## EXERCISE GOAL
Filter these entries, keeping only lines that hold the word "types".

## Dataset entries
===
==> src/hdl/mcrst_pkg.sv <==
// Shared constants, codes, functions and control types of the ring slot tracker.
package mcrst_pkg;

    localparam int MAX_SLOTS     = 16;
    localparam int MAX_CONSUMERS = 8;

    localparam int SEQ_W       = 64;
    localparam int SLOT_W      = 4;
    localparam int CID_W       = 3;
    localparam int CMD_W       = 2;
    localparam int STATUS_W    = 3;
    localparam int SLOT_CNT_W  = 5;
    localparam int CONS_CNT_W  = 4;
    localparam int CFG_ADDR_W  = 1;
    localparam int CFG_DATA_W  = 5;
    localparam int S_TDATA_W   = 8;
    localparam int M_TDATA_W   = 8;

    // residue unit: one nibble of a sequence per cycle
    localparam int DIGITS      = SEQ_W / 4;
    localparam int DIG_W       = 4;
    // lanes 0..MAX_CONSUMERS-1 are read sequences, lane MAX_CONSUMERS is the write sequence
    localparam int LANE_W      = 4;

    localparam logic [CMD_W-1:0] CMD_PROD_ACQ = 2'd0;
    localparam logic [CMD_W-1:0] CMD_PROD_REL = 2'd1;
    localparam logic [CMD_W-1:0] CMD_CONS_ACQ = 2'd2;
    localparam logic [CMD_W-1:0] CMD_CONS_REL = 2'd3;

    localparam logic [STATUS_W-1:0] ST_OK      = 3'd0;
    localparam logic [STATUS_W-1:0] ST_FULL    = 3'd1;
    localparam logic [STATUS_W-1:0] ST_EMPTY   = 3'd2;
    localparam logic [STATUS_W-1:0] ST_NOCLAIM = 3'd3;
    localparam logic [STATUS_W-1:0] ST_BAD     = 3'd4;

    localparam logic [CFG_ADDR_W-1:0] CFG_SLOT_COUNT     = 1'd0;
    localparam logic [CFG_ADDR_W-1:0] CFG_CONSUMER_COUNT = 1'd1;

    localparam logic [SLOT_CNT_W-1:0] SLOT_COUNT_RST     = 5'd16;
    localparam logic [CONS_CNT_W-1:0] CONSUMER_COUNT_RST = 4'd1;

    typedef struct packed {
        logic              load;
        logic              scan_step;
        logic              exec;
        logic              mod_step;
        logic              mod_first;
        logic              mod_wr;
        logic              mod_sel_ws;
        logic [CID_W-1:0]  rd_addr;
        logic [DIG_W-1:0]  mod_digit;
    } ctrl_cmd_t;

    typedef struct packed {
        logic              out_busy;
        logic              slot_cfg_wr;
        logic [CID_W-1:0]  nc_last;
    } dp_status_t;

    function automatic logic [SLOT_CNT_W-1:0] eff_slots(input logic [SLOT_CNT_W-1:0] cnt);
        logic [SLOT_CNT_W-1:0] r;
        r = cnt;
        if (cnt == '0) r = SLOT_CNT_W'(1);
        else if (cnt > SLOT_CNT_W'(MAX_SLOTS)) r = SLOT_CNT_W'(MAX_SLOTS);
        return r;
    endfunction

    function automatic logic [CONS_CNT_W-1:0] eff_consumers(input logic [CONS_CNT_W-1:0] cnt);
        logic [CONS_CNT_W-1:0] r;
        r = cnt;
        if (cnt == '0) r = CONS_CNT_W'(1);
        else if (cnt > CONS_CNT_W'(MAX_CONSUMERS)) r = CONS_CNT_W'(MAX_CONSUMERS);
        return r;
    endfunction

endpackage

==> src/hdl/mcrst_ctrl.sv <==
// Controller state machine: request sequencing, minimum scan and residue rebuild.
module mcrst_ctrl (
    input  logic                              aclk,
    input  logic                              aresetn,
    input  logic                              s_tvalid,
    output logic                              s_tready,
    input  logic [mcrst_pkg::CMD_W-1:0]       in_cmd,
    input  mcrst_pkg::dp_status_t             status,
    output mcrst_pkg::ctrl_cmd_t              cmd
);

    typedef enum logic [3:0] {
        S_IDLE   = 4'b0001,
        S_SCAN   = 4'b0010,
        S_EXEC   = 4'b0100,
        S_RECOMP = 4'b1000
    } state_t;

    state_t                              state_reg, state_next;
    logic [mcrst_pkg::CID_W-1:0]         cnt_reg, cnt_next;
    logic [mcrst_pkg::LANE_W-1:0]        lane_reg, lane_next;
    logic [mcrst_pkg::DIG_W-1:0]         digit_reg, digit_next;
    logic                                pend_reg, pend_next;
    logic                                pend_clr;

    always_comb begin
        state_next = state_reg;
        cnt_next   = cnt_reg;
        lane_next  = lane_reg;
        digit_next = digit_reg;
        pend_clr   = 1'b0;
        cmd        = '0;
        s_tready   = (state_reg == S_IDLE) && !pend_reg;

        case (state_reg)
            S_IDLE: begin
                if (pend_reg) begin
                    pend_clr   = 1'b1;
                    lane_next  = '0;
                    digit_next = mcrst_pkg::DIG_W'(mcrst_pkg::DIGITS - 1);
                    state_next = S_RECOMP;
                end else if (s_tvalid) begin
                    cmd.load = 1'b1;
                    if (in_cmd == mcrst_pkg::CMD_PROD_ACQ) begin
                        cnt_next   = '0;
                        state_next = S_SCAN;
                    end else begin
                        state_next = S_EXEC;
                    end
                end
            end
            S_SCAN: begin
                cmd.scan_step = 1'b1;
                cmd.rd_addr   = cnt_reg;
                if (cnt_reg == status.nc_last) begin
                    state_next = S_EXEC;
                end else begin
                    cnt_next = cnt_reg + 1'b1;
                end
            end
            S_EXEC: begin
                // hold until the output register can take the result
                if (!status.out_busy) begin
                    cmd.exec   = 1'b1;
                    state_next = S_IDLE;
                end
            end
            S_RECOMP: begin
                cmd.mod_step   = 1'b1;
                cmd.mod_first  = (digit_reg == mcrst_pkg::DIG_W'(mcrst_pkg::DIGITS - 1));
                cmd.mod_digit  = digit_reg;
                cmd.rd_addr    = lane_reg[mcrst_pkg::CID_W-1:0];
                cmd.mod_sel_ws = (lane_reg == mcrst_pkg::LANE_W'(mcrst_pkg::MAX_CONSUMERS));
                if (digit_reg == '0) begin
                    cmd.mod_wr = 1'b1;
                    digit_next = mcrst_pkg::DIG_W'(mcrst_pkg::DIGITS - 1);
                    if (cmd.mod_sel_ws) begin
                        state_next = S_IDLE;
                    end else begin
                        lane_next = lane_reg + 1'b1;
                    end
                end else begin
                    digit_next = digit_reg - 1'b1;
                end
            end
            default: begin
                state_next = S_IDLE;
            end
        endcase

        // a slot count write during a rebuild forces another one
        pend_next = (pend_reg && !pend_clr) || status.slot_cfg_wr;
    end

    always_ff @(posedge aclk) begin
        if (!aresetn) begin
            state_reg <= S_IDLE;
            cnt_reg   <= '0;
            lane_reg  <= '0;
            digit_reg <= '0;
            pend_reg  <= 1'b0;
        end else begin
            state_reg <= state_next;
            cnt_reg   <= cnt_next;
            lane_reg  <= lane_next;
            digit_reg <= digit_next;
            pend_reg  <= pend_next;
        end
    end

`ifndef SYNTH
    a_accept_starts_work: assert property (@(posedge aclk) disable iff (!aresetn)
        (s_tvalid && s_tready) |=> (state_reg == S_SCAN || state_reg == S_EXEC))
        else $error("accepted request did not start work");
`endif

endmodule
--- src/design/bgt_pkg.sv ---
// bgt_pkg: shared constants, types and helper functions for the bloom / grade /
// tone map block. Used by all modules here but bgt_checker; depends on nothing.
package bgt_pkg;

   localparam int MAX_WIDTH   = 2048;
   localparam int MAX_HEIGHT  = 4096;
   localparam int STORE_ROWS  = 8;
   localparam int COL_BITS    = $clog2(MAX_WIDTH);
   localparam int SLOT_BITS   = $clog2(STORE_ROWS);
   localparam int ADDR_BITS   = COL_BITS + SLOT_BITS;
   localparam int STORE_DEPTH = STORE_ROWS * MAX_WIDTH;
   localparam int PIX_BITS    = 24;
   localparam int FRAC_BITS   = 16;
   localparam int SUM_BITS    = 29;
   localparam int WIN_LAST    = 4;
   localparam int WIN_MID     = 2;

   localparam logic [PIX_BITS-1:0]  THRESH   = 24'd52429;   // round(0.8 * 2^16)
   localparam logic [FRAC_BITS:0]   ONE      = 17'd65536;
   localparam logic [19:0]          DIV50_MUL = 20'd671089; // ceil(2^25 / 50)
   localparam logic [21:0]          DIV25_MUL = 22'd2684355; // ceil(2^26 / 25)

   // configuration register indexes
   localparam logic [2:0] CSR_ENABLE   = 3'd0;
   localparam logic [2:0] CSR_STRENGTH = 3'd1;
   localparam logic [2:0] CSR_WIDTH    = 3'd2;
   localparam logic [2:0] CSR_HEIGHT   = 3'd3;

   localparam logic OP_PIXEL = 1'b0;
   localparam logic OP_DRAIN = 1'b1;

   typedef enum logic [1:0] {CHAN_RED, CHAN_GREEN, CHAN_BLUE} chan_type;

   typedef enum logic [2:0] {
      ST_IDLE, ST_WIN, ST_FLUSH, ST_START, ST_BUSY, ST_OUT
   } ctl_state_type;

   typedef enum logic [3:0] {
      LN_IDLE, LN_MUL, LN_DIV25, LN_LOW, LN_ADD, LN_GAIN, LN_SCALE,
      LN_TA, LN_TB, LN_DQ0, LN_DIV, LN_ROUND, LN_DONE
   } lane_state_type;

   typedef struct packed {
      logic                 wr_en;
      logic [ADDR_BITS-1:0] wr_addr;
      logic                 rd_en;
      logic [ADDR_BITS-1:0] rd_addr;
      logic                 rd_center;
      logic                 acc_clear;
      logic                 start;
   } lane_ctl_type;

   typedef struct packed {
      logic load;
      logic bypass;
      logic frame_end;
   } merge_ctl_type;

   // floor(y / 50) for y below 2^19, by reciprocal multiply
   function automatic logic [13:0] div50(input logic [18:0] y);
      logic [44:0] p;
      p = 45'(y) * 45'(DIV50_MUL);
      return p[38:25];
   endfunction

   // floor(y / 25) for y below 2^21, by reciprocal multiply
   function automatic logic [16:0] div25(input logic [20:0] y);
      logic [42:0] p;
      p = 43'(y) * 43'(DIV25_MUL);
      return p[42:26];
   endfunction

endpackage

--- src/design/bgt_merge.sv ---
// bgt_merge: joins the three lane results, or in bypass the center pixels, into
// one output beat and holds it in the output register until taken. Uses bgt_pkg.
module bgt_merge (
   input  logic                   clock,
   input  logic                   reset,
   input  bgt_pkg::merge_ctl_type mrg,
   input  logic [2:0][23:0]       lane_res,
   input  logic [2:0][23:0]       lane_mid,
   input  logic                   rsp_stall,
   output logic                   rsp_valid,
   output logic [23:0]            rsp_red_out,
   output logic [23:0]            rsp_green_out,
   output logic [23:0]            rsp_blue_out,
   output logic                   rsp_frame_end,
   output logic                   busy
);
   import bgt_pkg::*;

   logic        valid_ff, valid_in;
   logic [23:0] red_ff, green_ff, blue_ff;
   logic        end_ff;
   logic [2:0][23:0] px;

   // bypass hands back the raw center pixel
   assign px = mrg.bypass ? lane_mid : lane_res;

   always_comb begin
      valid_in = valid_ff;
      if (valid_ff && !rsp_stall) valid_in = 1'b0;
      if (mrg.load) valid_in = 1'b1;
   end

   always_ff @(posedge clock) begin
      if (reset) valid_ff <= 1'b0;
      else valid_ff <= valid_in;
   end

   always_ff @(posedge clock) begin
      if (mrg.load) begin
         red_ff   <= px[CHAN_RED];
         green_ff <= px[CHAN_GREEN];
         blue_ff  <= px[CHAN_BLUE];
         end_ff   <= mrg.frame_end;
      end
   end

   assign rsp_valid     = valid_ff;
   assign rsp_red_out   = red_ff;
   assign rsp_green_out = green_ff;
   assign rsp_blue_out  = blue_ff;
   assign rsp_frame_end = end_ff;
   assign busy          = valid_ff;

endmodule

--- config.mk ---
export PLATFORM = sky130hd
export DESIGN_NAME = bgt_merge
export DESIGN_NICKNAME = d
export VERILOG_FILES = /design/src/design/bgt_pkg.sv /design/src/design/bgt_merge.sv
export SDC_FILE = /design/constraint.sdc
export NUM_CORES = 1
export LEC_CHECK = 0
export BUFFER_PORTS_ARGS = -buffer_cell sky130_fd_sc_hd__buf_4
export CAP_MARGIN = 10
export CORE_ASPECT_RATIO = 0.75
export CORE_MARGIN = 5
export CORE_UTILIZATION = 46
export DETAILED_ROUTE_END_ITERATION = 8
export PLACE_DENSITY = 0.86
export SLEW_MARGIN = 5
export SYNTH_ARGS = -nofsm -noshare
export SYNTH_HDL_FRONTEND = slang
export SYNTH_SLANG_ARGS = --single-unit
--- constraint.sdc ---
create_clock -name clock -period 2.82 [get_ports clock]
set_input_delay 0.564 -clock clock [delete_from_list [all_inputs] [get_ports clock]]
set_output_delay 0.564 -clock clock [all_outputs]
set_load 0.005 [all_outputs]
===
## SOLUTION FOR THIS PROBLEM
// Shared constants, codes, functions and control types of the ring slot tracker.
// bgt_pkg: shared constants, types and helper functions for the bloom / grade /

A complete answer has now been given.